Thanks, Charlie, for making this easier, here are my answers to your questions:

What's your age?
45

How did you find the forum?
Frantically searching Google to read testimonials from people who have experience with the RP diet.

How did you find Ray Peat's work?
Good one. I can't remember! Brain fog? If you refer to how I liked it, well, I think it is worthy of a Nobel prize if he is right in his theories and his views on the human body/life in general, inasmuch as I have gleaned them through his articles and other materials available on the net. I can't wait to read his books. However, I am not a scientist myself so take that for what it's worth.

How long have you been Peating?
Five weeks.

What is your favorite part about Peating?
Simplicity, once you get the hang of it.

What is the worst part?
The tendency one might have to apply it religiously, using, for instance, Peat's own quantities and ratios of food and supplements. That can be a recipe for (relative) disaster -- rapid weight gain, etc. I think one should listen to one's body and ease into Peat's diet, especially if they come from a low carb pattern.

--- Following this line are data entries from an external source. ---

[src/rtl/tt_pkg.sv]
package tt_pkg;
    localparam logic [31:0] OFF_CTRL   = 32'h10;
    localparam logic [31:0] OFF_RELOAD = 32'h14;
    localparam logic [31:0] OFF_COUNT  = 32'h18;
    localparam int          FLAG_BIT   = 16;

    typedef struct packed {
        logic clk_sel;   // bit 2: 1 = processor clock
        logic irq_en;    // bit 1
        logic enable;    // bit 0
    } ctrl_t;
endpackage

[src/rtl/tt_tick_sync.sv]
module tt_tick_sync #(
    parameter int STAGES = 2
) (
    input  logic clk,
    input  logic rst_n,
    input  logic async_i,
    output logic rise_o
);
    localparam int W = STAGES + 1;

    logic [W-1:0] sh_d, sh_q;

    always_comb begin
        sh_d   = {sh_q[W-2:0], async_i};
        rise_o = sh_q[STAGES-1] & ~sh_q[STAGES];
    end

    always_ff @(posedge clk or negedge rst_n) begin
        if (!rst_n) sh_q <= '0;
        else        sh_q <= sh_d;
    end

    // one synchronised edge gives a single tick
    a_r11_single_rise: assert property (@(posedge clk) disable iff (!rst_n)
        rise_o |=> !rise_o);
endmodule

[src/rtl/tt_down_counter.sv]
module tt_down_counter #(
    parameter int CNT_W = 24
) (
    input  logic             clk,
    input  logic             rst_n,
    input  logic             step_i,
    input  logic             clear_i,
    input  logic [CNT_W-1:0] reload_i,
    output logic [CNT_W-1:0] count_o,
    output logic             wrap_o
);
    localparam logic [CNT_W-1:0] ONE = CNT_W'(1);

    typedef struct packed {
        logic [CNT_W-1:0] cnt;
    } cnt_st_t;

    cnt_st_t st_d, st_q;

    always_comb begin
        st_d   = st_q;
        wrap_o = 1'b0;
        if (clear_i) begin
            st_d.cnt = '0;
        end else if (step_i) begin
            if (st_q.cnt == '0) begin
                st_d.cnt = reload_i;
            end else begin
                st_d.cnt = st_q.cnt - ONE;
                wrap_o   = (st_q.cnt == ONE);
            end
        end
    end

    always_ff @(posedge clk or negedge rst_n) begin
        if (!rst_n) st_q <= '0;
        else        st_q <= st_d;
    end

    assign count_o = st_q.cnt;

    a_r4_step_dec: assert property (@(posedge clk) disable iff (!rst_n)
        (step_i && !clear_i && st_q.cnt != '0) |=> (st_q.cnt == $past(st_q.cnt) - ONE));
    a_r9_clear_zero: assert property (@(posedge clk) disable iff (!rst_n)
        clear_i |=> (st_q.cnt == '0));
    a_r10_hold_zero: assert property (@(posedge clk) disable iff (!rst_n)
        (st_q.cnt == '0 && reload_i == '0) |=> (st_q.cnt == '0));
endmodule

[src/rtl/tt_reg_bank.sv]
module tt_reg_bank
    import tt_pkg::*;
#(
    parameter logic [31:0] BASE  = 32'hE000_E000,
    parameter int          CNT_W = 24
) (
    input  logic             clk,
    input  logic             rst_n,
    input  logic             bus_sel,
    input  logic             bus_wr,
    input  logic [31:0]      bus_addr,
    input  logic [31:0]      bus_wdata,
    output logic [31:0]      bus_rdata,
    input  logic             wrap_i,
    input  logic [CNT_W-1:0] count_i,
    output ctrl_t            ctrl_o,
    output logic [CNT_W-1:0] reload_o,
    output logic             count_clr_o,
    output logic             irq_o
);
    localparam logic [31:0] A_CTRL   = BASE + OFF_CTRL;
    localparam logic [31:0] A_RELOAD = BASE + OFF_RELOAD;
    localparam logic [31:0] A_COUNT  = BASE + OFF_COUNT;

    typedef struct packed {
        ctrl_t            ctrl;
        logic [CNT_W-1:0] reload;
        logic             flag;
        logic             irq;
    } rb_st_t;

    rb_st_t st_d, st_q;
    logic   hit_ctrl, hit_reload, hit_count;
    logic   rd_ctrl, wr_ctrl, wr_reload;
    logic   unused_wbits;

    assign unused_wbits = ^bus_wdata[31:CNT_W];

    always_comb begin
        hit_ctrl    = bus_sel && (bus_addr == A_CTRL);
        hit_reload  = bus_sel && (bus_addr == A_RELOAD);
        hit_count   = bus_sel && (bus_addr == A_COUNT);
        rd_ctrl     = hit_ctrl && !bus_wr;
        wr_ctrl     = hit_ctrl && bus_wr;
        wr_reload   = hit_reload && bus_wr;
        count_clr_o = hit_count && bus_wr;

        st_d = st_q;
        if (wr_ctrl)   st_d.ctrl   = ctrl_t'(bus_wdata[2:0]);
        if (wr_reload) st_d.reload = bus_wdata[CNT_W-1:0];
        if (count_clr_o)  st_d.flag = 1'b0;
        else if (wrap_i)  st_d.flag = 1'b1;
        else if (rd_ctrl) st_d.flag = 1'b0;
        st_d.irq = wrap_i && st_q.ctrl.irq_en;

        bus_rdata = '0;
        if (bus_sel && !bus_wr) begin
            if (hit_ctrl) begin
                bus_rdata[2:0]      = st_q.ctrl;
                bus_rdata[FLAG_BIT] = st_q.flag;
            end else if (hit_reload) begin
                bus_rdata[CNT_W-1:0] = st_q.reload;
            end else if (hit_count) begin
                bus_rdata[CNT_W-1:0] = count_i;
            end
        end
    end

    always_ff @(posedge clk or negedge rst_n) begin
        if (!rst_n) st_q <= '0;
        else        st_q <= st_d;
    end

    assign ctrl_o   = st_q.ctrl;
    assign reload_o = st_q.reload;
    assign irq_o    = st_q.irq;

    a_r6_flag_on_wrap: assert property (@(posedge clk) disable iff (!rst_n)
        wrap_i |=> st_q.flag);
    a_r8_irq_pulse: assert property (@(posedge clk) disable iff (!rst_n)
        st_q.irq |=> !st_q.irq);
    a_r8_irq_with_flag: assert property (@(posedge clk) disable iff (!rst_n)
        st_q.irq |-> st_q.flag);
    a_r9_flag_cleared: assert property (@(posedge clk) disable iff (!rst_n)
        count_clr_o |=> !st_q.flag);
endmodule

[src/rtl/tick_timer.sv]
module tick_timer
    import tt_pkg::*;
#(
    parameter logic [31:0] BASE        = 32'hE000_E000,
    parameter int          CNT_W       = 24,
    parameter int          SYNC_STAGES = 2
) (
    input  logic        clk,
    input  logic        rst_n,
    input  logic        bus_sel,
    input  logic        bus_wr,
    input  logic [31:0] bus_addr,
    input  logic [31:0] bus_wdata,
    output logic [31:0] bus_rdata,
    input  logic        ref_tick,
    output logic        tick_irq
);
    ctrl_t            ctrl;
    logic [CNT_W-1:0] reload, count;
    logic             count_clr, wrap, ref_rise, step;

    tt_tick_sync #(.STAGES(SYNC_STAGES)) u_sync (
        .clk     (clk),
        .rst_n   (rst_n),
        .async_i (ref_tick),
        .rise_o  (ref_rise)
    );

    assign step = ctrl.enable && (ctrl.clk_sel || ref_rise);

    tt_down_counter #(.CNT_W(CNT_W)) u_cnt (
        .clk      (clk),
        .rst_n    (rst_n),
        .step_i   (step),
        .clear_i  (count_clr),
        .reload_i (reload),
        .count_o  (count),
        .wrap_o   (wrap)
    );

    tt_reg_bank #(.BASE(BASE), .CNT_W(CNT_W)) u_regs (
        .clk         (clk),
        .rst_n       (rst_n),
        .bus_sel     (bus_sel),
        .bus_wr      (bus_wr),
        .bus_addr    (bus_addr),
        .bus_wdata   (bus_wdata),
        .bus_rdata   (bus_rdata),
        .wrap_i      (wrap),
        .count_i     (count),
        .ctrl_o      (ctrl),
        .reload_o    (reload),
        .count_clr_o (count_clr),
        .irq_o       (tick_irq)
    );

    // no request while the enable bit is clear
    a_r8_irq_gated: assert property (@(posedge clk) disable iff (!rst_n)
        tick_irq |-> $past(ctrl.irq_en));
endmodule

[config.mk]
export PLATFORM = sky130hd
export DESIGN_NAME = tick_timer
export DESIGN_NICKNAME = d
export VERILOG_FILES = /design/src/rtl/tt_pkg.sv /design/src/rtl/tt_tick_sync.sv /design/src/rtl/tt_down_counter.sv /design/src/rtl/tt_reg_bank.sv /design/src/rtl/tick_timer.sv
export SDC_FILE = /design/constraint.sdc
export NUM_CORES = 1
export LEC_CHECK = 0
export BUFFER_PORTS_ARGS = -buffer_cell sky130_fd_sc_hd__buf_4
export CORE_ASPECT_RATIO = 2
export CORE_MARGIN = 8
export CORE_UTILIZATION = 41
export CTS_CLUSTER_SIZE = 40
export DETAILED_ROUTE_END_ITERATION = 16
export PLACE_DENSITY = 0.76
export SYNTH_ARGS = -nofsm -noshare
export SYNTH_HDL_FRONTEND = slang
export SYNTH_SLANG_ARGS = --single-unit
[constraint.sdc]
create_clock -name clk -period 2.6 [get_ports clk]
set_input_delay 0.52 -clock clk [delete_from_list [all_inputs] [get_ports clk]]
set_output_delay 0.52 -clock clk [all_outputs]
set_load 0.03 [all_outputs]
==> results.ini <==
[run_status]
outcome=finished, violations left
violations=negative setup slack

[power_and_ir_drop]
p_leak_nw=2.21
switching_share_pct=20.7
p_per_area_nw_per_um2=382
p_sw_w=0.000380
combPwrFrac_pct=7.6
ir_worst_vdd_mv=0.497
p_clk_share_pct=44.7
internal_power_w=0.00145
p_seq_share_pct=47.7

[worst_setup_path]
r2r-start=u_cnt.count_o[18]
reg2reg_to=u_cnt.count_o[10]
worstSetupPathType=input pin to output pin
max_stage_delay_ns=0.33
rrSetupSlack_ns=0.28
startpoint=bus_addr[6]
worst-path-max-fanout=10
cp-endpoint=bus_rdata[23]
rr_worst_depth=7
cp_slowest_cell=nor4_4
crit_path_cell_trace=buf_6, nor4_4, nand3_2, nor4_4, buf_4, nand2_4, nor2_4, buf_12, a22o_1, buf_6
cp.required_ns=2.08
critPathLaunchType=input pin
cp.arrival_ns=2.29
endpoint_kind=output pin

[clock_tree]
cts_made_buffers=5
h-tree-depth=2
clock_sinks=56
cts_tree=done
insertion_delay_ns=0.30
worst_setup_hold_path_clk_slew_ns=0.07
clock-root-buffer=clkbuf_16
clk_path_buf_depth=2
hold_buffers=0

[synth]
synthTopCellsByArea=dfrtp_1 40%, mux2_2 6.2%, a22o_1 4.8%
netlist_area_sq_um=3470
synth-seq-cells=56
async_flop_share_pct=100
seq_area_frac_synth_pct=40.4
synth.most_common_cell=dfrtp_1
synth.distinct_cells=60
yosys.area.top_type_share_pct=40.4
synth_edf_count=0
synthCells=350
yosys_warnings=0
avgSynthCellArea_sq_um=9.91
synth_top_area_cell=dfrtp_1
synth.top_cells.by_count=56 x dfrtp_1, 28 x a21oi_1, 24 x nor2_1, 19 x a22o_1, 19 x mux2_2
ys.flop_type=dfrtp_1

[floorplanning]
dieArea_sq_um=11800
initial_core_util_pct=42.1
dieHeight_um=146
design.portCount=102
fp.dieW_um=81.0
core-area_sq_um=8230
rows=47

[route]
vias_per_cell=5.79
firstDrtPassIters=5
ant_nets=0
totalWireLength_um=10300
remaining_drc_errors=0
drt_iter0_drc=227
via_count=3145
wl_per_cell_um=19.0

[global_route]
antenna_found_initial=0
grt_overflow=0
grt_pass1_wl_um=16400
grt_max_degree=57
groute.usage.overall_pct=17.5
grt_pass1_vias=3321

[timing]
drv_slew=0
setup_viol=19
finalHoldViolations=0
rsz0062_at_grt=yes
worst_pin_slew_ns=0.722
fin_worst_skew_ns=0.00854
max_freq_ghz=0.355
slew_headroom_pct=51.9
setup_ws_ns=-0.214
min_period_ns=2.81
fin_crit_sh_pct=108
holdWs_ns=0.275

[place]
dp_slack_ns=-0.284
port_buffers=85
dp_hpwl_um=7190
place_congestion=0.867
dp.cells=528

[hold_path]
hold_path.class=input pin to asynchronous set/reset pin

[finish]
drive_above_1_share_pct=40.4
stdcell_count=543
layout.nets=516
fillers=731
syn_to_final_growth_pct=38.4
num_antenna_cells=0

[flow_run]
cap_violations=0

-- worst max-delay path, delay by kind of cell --
family,cells,cell delay [ns]
buffers and inverters,4,0.60
and+or+nand+nor,5,1.00
AOI/OAI and AO/OA,1,0.18
-- routing by layer --
layer,vias up,global-route usage [%],wire length [um]
met3,21,3.51,461
met4,0,7.48,274
met2,92,32.1,6090
li1,1467,-,-
met5,-,0,0
met1,1565,17.9,3470
-- cell usage in the layout, fill, tap and decap left out, types with 5 or more instances in the layout --
| cell | instances |
|---|---|
| a21oi_1 | 27 |
| a221oi_2 | 6 |
| a22o_1 | 9 |
| a22o_4 | 9 |
| buf_4 | 79 |
| buf_6 | 27 |
| clkbuf_16 | 6 |
| conb_1 | 8 |
| dfrtp_1 | 56 |
| inv_1 | 11 |
| mux2_1 | 11 |
| mux2_2 | 19 |
| nand2_1 | 18 |
| nand3_1 | 6 |
| nand4_1 | 6 |
| nor2_1 | 23 |
| nor3_1 | 16 |
| nor4_4 | 5 |
| o21ai_0 | 9 |
| o21ai_1 | 11 |
| o2bb2ai_1 | 6 |
-- per-stage QoR --
stage	total power [W]	utilization [%]	TNS, ns	area, sq um
after floorplan	0.000930	-	-0.390	3510
after global placement	0.00101	51.9	-4.59	4270
after detailed placement	0.00101	51.9	-4.82	4270
after CTS	0.00183	56.1	-3.09	4620
after global routing	0.00189	58.3	-4.39	4800
final	0.00183	58.3	-3.14	4800
-- registers in the layout (all words and copies together), names as in the netlist --
signal	flops
u_cnt.count_o	24
u_regs.reload_o	24
u_regs.ctrl_o	3
u_sync.sh_q	3
u_regs.irq_o	1
u_regs.st_q	1
-- power groups by stage --
| stage | registers [W] | logic [W] | clock network [W] |
|---|---|---|---|
| final | 0.000873 | 0.000139 | 0.000820 |
| after global routing | 0.000873 | 0.000149 | 0.000871 |
| after CTS | 0.000873 | 0.000126 | 0.000831 |
| after detailed placement | 0.000890 | 0.000122 | 0 |
| after global placement | 0.000890 | 0.000119 | 0 |
| after floorplan | 0.000891 | 0.0000398 | 0 |
-- worst min-delay path by stage --
stage / to / startpoint / slack (ns)
after floorplan: u_cnt.count_o[0] / rst_n / 0.22
after CTS: u_regs.irq_o / rst_n / 0.31
after detailed placement: u_sync.sh_q[1] / u_sync.sh_q[0] / 0.34
after global routing: u_sync.sh_q[0] / ref_tick / 0.32
final: u_regs.irq_o / rst_n / 0.27
after global placement: u_sync.sh_q[1] / u_sync.sh_q[0] / 0.33
-- final cells by class --
cell class	instances	area, sq um	share of cell area (%)
Timing Repair Buffer	112	1030	21.4
Clock buffer	7	153	3.18
Inverter	11	41.3	0.860
Sequential cell	56	1400	29.2
Tap cell	98	123	2.55
Multi-Input combinational cell	258	2020	42.1
Clock inverter	1	30.0	0.625
-- logic make-up (layout without fill, tap and decap cells) --
kind of cell / count (synthesis) / in the layout / share of synthesized area (%)
other cells: 1 / 8 / 0.108
flops: 56 / 56 / 40.4
buf+inv: 43 / 131 / 6.93
fa+ha+maj: 3 / 3 / 1.08
compound gates: 99 / 99 / 20.6
simple gates: 114 / 114 / 20.0
mux: 34 / 34 / 10.9
-- repair_timing --
item	CTS	global route
gates cloned	1	2
buffers inserted	3	1
pin swaps	2	16
endpoints found under the setup margin	19	24
gates resized for setup	29	22
Note: power is estimated with default switching activity, not from simulation.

What are your health issues?
Hashimoto's, possibly SLE (auto-antibodies to dsDNA, yikes!), gluten intolerance, peri-menopause. After a lifetime of good health, came a year of everything falling apart. That was also the year I went full speed on a Paleo diet, low carb, so I am rather upset about that and I sometimes think I may have brought all of this upon myself...

What other questions should we ask?
Where does one live, maybe? Strasbourg, for me.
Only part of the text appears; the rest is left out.